(DATA SUPPLIED):
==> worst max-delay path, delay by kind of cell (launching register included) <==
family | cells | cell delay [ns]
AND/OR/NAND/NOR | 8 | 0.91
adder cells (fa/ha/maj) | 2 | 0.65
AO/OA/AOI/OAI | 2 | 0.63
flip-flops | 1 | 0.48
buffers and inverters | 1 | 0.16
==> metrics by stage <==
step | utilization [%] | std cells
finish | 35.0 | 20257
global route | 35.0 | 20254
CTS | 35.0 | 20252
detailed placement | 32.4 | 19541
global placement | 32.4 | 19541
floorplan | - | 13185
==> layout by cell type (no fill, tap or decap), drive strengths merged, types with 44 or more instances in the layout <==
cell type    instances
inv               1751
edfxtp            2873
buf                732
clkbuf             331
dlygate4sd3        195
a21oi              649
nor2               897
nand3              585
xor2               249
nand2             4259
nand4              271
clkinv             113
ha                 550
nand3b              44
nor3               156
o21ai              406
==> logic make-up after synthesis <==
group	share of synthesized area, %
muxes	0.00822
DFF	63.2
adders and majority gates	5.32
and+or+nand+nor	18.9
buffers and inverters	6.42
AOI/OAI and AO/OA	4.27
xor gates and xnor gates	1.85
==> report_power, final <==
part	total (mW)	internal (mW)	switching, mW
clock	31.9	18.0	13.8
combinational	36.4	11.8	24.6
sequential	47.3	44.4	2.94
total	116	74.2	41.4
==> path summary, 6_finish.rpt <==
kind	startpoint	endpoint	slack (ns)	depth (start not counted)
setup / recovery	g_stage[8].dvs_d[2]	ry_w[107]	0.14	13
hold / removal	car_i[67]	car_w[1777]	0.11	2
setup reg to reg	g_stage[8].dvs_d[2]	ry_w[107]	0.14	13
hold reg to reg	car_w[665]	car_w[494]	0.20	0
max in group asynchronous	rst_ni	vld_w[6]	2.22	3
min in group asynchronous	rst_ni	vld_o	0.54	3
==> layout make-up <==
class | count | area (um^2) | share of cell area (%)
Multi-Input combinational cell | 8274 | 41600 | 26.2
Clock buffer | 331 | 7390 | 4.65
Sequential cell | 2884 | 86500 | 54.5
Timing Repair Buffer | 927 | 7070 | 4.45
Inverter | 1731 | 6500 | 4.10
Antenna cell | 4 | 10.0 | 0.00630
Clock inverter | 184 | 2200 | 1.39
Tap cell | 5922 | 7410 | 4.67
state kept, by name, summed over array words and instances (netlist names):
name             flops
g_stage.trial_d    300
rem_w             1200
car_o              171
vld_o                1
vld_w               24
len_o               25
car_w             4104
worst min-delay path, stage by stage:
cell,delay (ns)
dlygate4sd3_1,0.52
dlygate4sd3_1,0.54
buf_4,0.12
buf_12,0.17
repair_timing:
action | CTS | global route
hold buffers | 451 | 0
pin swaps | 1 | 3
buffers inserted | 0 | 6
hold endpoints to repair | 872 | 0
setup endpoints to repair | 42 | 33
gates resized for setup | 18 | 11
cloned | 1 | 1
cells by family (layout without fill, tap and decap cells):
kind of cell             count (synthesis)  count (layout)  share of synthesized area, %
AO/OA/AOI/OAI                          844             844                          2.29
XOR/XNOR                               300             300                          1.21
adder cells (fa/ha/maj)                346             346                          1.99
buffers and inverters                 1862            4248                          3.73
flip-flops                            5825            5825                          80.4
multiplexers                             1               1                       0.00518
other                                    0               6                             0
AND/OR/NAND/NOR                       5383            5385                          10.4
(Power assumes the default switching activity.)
[src/hw/rtl/tlqe_pkg.sv]
// tlqe_pkg: shared widths, types and helper function of the thick line quad expander
`default_nettype none
package tlqe_pkg;

  localparam int CoordBits  = 16;
  localparam int WidthBits  = 12;
  localparam int ColorBits  = 32;
  localparam int DiffW      = CoordBits + 1;
  localparam int SqW        = 2 * DiffW;
  localparam int FracShift  = 16;
  localparam int RadW       = SqW + FracShift;
  localparam int LenW       = (RadW + 1) / 2;
  localparam int ScaleShift = 7;
  localparam int ProdW      = DiffW + WidthBits;
  localparam int NumW       = ProdW + ScaleShift;
  localparam int QW         = WidthBits - 1;
  localparam int HW         = QW + 1;
  localparam int SumW       = ((CoordBits > HW) ? CoordBits : HW) + 1;
  localparam int NumVerts   = 6;
  localparam int CntW       = 3;
  localparam logic [CntW-1:0] LastIdx = CntW'(NumVerts - 1);

  typedef struct packed {
    logic signed [CoordBits-1:0] x1;
    logic signed [CoordBits-1:0] y1;
    logic signed [CoordBits-1:0] x2;
    logic signed [CoordBits-1:0] y2;
    logic [ColorBits-1:0]        rgba;
  } seg_t;

  typedef struct packed {
    seg_t            seg;
    logic            negx;
    logic            negy;
    logic            zero;
    logic [NumW-1:0] numx;
    logic [NumW-1:0] numy;
  } carry_t;

  function automatic logic [CoordBits-1:0] sat_coord(input logic [SumW-1:0] v);
    logic [SumW-CoordBits:0] top;
    logic [CoordBits-1:0]    res;
    top = v[SumW-1:CoordBits-1];
    if ((top == '0) || (top == '1)) begin
      res = v[CoordBits-1:0];
    end else if (v[SumW-1]) begin
      res = {1'b1, {(CoordBits-1){1'b0}}};
    end else begin
      res = {1'b0, {(CoordBits-1){1'b1}}};
    end
    return res;
  endfunction

endpackage
`default_nettype wire

[src/hw/rtl/tlqe_emit.sv]
// tlqe_emit: corner sums with saturation and the six vertex beat sequencer
`default_nettype none
module tlqe_emit (
  input  wire logic                          clk_i,
  input  wire logic                          rst_ni,
  input  wire logic                          vld_i,
  input  wire logic [tlqe_pkg::QW-1:0]       qx_i,
  input  wire logic [tlqe_pkg::QW-1:0]       qy_i,
  input  wire tlqe_pkg::carry_t              car_i,
  output logic                               adv_o,
  output logic                               vert_valid_o,
  output logic [tlqe_pkg::CoordBits-1:0]     vert_x_o,
  output logic [tlqe_pkg::CoordBits-1:0]     vert_y_o,
  output logic [tlqe_pkg::ColorBits-1:0]     vert_rgba_o,
  output logic                               last_vertex_o
);

  localparam int ExtC = tlqe_pkg::SumW - tlqe_pkg::CoordBits;
  localparam int ExtH = tlqe_pkg::SumW - tlqe_pkg::HW;

  logic [tlqe_pkg::HW-1:0]        hx_d, hy_d;
  logic [tlqe_pkg::SumW-1:0]      hxe_d, hye_d;
  logic [tlqe_pkg::SumW-1:0]      x1e_d, y1e_d, x2e_d, y2e_d;
  logic                           act_q;
  logic [tlqe_pkg::CntW-1:0]      cnt_q;
  logic [tlqe_pkg::CoordBits-1:0] apx_q, apy_q, amx_q, amy_q;
  logic [tlqe_pkg::CoordBits-1:0] bpx_q, bpy_q, bmx_q, bmy_q;
  logic [tlqe_pkg::ColorBits-1:0] rgba_q;

  assign adv_o = !act_q || (cnt_q == tlqe_pkg::LastIdx);

  assign hx_d  = car_i.negx ? tlqe_pkg::HW'(-{1'b0, qx_i}) : {1'b0, qx_i};
  assign hy_d  = car_i.negy ? tlqe_pkg::HW'(-{1'b0, qy_i}) : {1'b0, qy_i};
  assign hxe_d = {{ExtH{hx_d[tlqe_pkg::HW-1]}}, hx_d};
  assign hye_d = {{ExtH{hy_d[tlqe_pkg::HW-1]}}, hy_d};
  assign x1e_d = {{ExtC{car_i.seg.x1[tlqe_pkg::CoordBits-1]}}, car_i.seg.x1};
  assign y1e_d = {{ExtC{car_i.seg.y1[tlqe_pkg::CoordBits-1]}}, car_i.seg.y1};
  assign x2e_d = {{ExtC{car_i.seg.x2[tlqe_pkg::CoordBits-1]}}, car_i.seg.x2};
  assign y2e_d = {{ExtC{car_i.seg.y2[tlqe_pkg::CoordBits-1]}}, car_i.seg.y2};

  always_ff @(posedge clk_i or negedge rst_ni) begin
    if (!rst_ni) begin
      act_q <= 1'b0;
      cnt_q <= '0;
    end else if (adv_o) begin
      act_q <= vld_i && !car_i.zero;
      cnt_q <= '0;
    end else begin
      cnt_q <= cnt_q + tlqe_pkg::CntW'(1);
    end
  end

  always_ff @(posedge clk_i) begin
    if (adv_o) begin
      apx_q  <= tlqe_pkg::sat_coord(x1e_d + hxe_d);
      apy_q  <= tlqe_pkg::sat_coord(y1e_d + hye_d);
      amx_q  <= tlqe_pkg::sat_coord(x1e_d - hxe_d);
      amy_q  <= tlqe_pkg::sat_coord(y1e_d - hye_d);
      bpx_q  <= tlqe_pkg::sat_coord(x2e_d + hxe_d);
      bpy_q  <= tlqe_pkg::sat_coord(y2e_d + hye_d);
      bmx_q  <= tlqe_pkg::sat_coord(x2e_d - hxe_d);
      bmy_q  <= tlqe_pkg::sat_coord(y2e_d - hye_d);
      rgba_q <= car_i.seg.rgba;
    end
  end

  always_comb begin
    case (cnt_q)
      3'd0: begin
        vert_x_o = apx_q;
        vert_y_o = apy_q;
      end
      3'd1, 3'd4: begin
        vert_x_o = amx_q;
        vert_y_o = amy_q;
      end
      3'd2, 3'd3: begin
        vert_x_o = bpx_q;
        vert_y_o = bpy_q;
      end
      default: begin
        vert_x_o = bmx_q;
        vert_y_o = bmy_q;
      end
    endcase
  end

  assign vert_valid_o  = act_q;
  assign vert_rgba_o   = rgba_q;
  assign last_vertex_o = act_q && (cnt_q == tlqe_pkg::LastIdx);

endmodule
`default_nettype wire

[config.mk]
export PLATFORM = sky130hd
export DESIGN_NAME = tlqe_emit
export DESIGN_NICKNAME = d
export VERILOG_FILES = /design/src/hw/rtl/tlqe_pkg.sv /design/src/hw/rtl/tlqe_emit.sv
export SDC_FILE = /design/constraint.sdc
export NUM_CORES = 1
export LEC_CHECK = 0
export BUFFER_PORTS_ARGS = -buffer_cell sky130_fd_sc_hd__buf_2
export CAP_MARGIN = 0
export CORE_ASPECT_RATIO = 1.2
export CORE_MARGIN = 4
export CORE_UTILIZATION = 50
export CTS_CLUSTER_DIAMETER = 50
export DETAILED_ROUTE_END_ITERATION = 6
export PLACE_DENSITY_LB_ADDON = 0.2
export RECOVER_POWER = 100
export SLEW_MARGIN = 10
export SYNTH_ARGS = -nofsm -noshare
export SYNTH_HDL_FRONTEND = slang
export SYNTH_SLANG_ARGS = --single-unit
[constraint.sdc]
create_clock -name clk_i -period 5.85 [get_ports clk_i]
set_clock_uncertainty 0.1 [all_clocks]
set_input_delay 0.585 -clock clk_i [delete_from_list [all_inputs] [get_ports clk_i]]
set_output_delay 0.585 -clock clk_i [all_outputs]
set_load 0.03 [all_outputs]
==> results of run 1 <==
[layout by cell type (no fill, tap or decap), types with 27 or more instances in the layout]
cell / netlist / layout
clkbuf_1: 49 / 70
nand3_1: 29 / 29
a21oi_1: 175 / 185
nor3_1: 32 / 32
o21bai_1: 27 / 27
o21ai_0: 86 / 86
ha_1: 143 / 143
a21o_1: 29 / 29
xnor2_1: 78 / 78
buf_2: 15 / 125
inv_1: 101 / 101
edfxtp_1: 160 / 160
a222oi_1: 32 / 32
xor2_1: 33 / 33
nand2_1: 52 / 52
nor2_1: 118 / 119
[per-layer routing]
metal  track usage (%)  wire, um  vias up
met5                 0         0        -
met4              10.8      1580        0
met3              3.11      1950       67
met2              45.5     19700      366
met1              29.6     15600     5418
li1                  -         -     5693
[worst max-delay path, stage by stage (launching register included)]
cell	delay, ns
dfrtp_1	0.44
inv_1	0.10
ha_1	0.14
a21o_1	0.86
or3_1	1.60
nor2_1	0.19
a21oi_1	0.40
clkbuf_1	0.35
[area by class of cell]
class                      instances  share of cell area (%)
antenna                            1                  0.0164
clock buffer                      18                    2.82
clock inverter                    14                   0.739
inverter                         104                    2.56
multi-input combinational       1112                    52.5
sequential                       164                    32.2
tap                              340                    2.79
timing repair buffer             205                    6.35
[power by group through the flow]
stage                     Clock, W  Sequential, W  Combinational [W]
after global placement           0        0.00221            0.00385
after CTS                  0.00104        0.00220            0.00389
after global routing       0.00109        0.00227            0.00407
final                      0.00103        0.00223            0.00380
after detailed placement         0        0.00222            0.00387
after floorplan                  0        0.00243            0.00254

(TO DO): Write the opening line of the data above and every line after it, exactly, stopping once you have written the line with "metrics by stage".

(WRITTEN REPLY):
==> worst max-delay path, delay by kind of cell (launching register included) <==
family | cells | cell delay [ns]
AND/OR/NAND/NOR | 8 | 0.91
adder cells (fa/ha/maj) | 2 | 0.65
AO/OA/AOI/OAI | 2 | 0.63
flip-flops | 1 | 0.48
buffers and inverters | 1 | 0.16
==> metrics by stage <==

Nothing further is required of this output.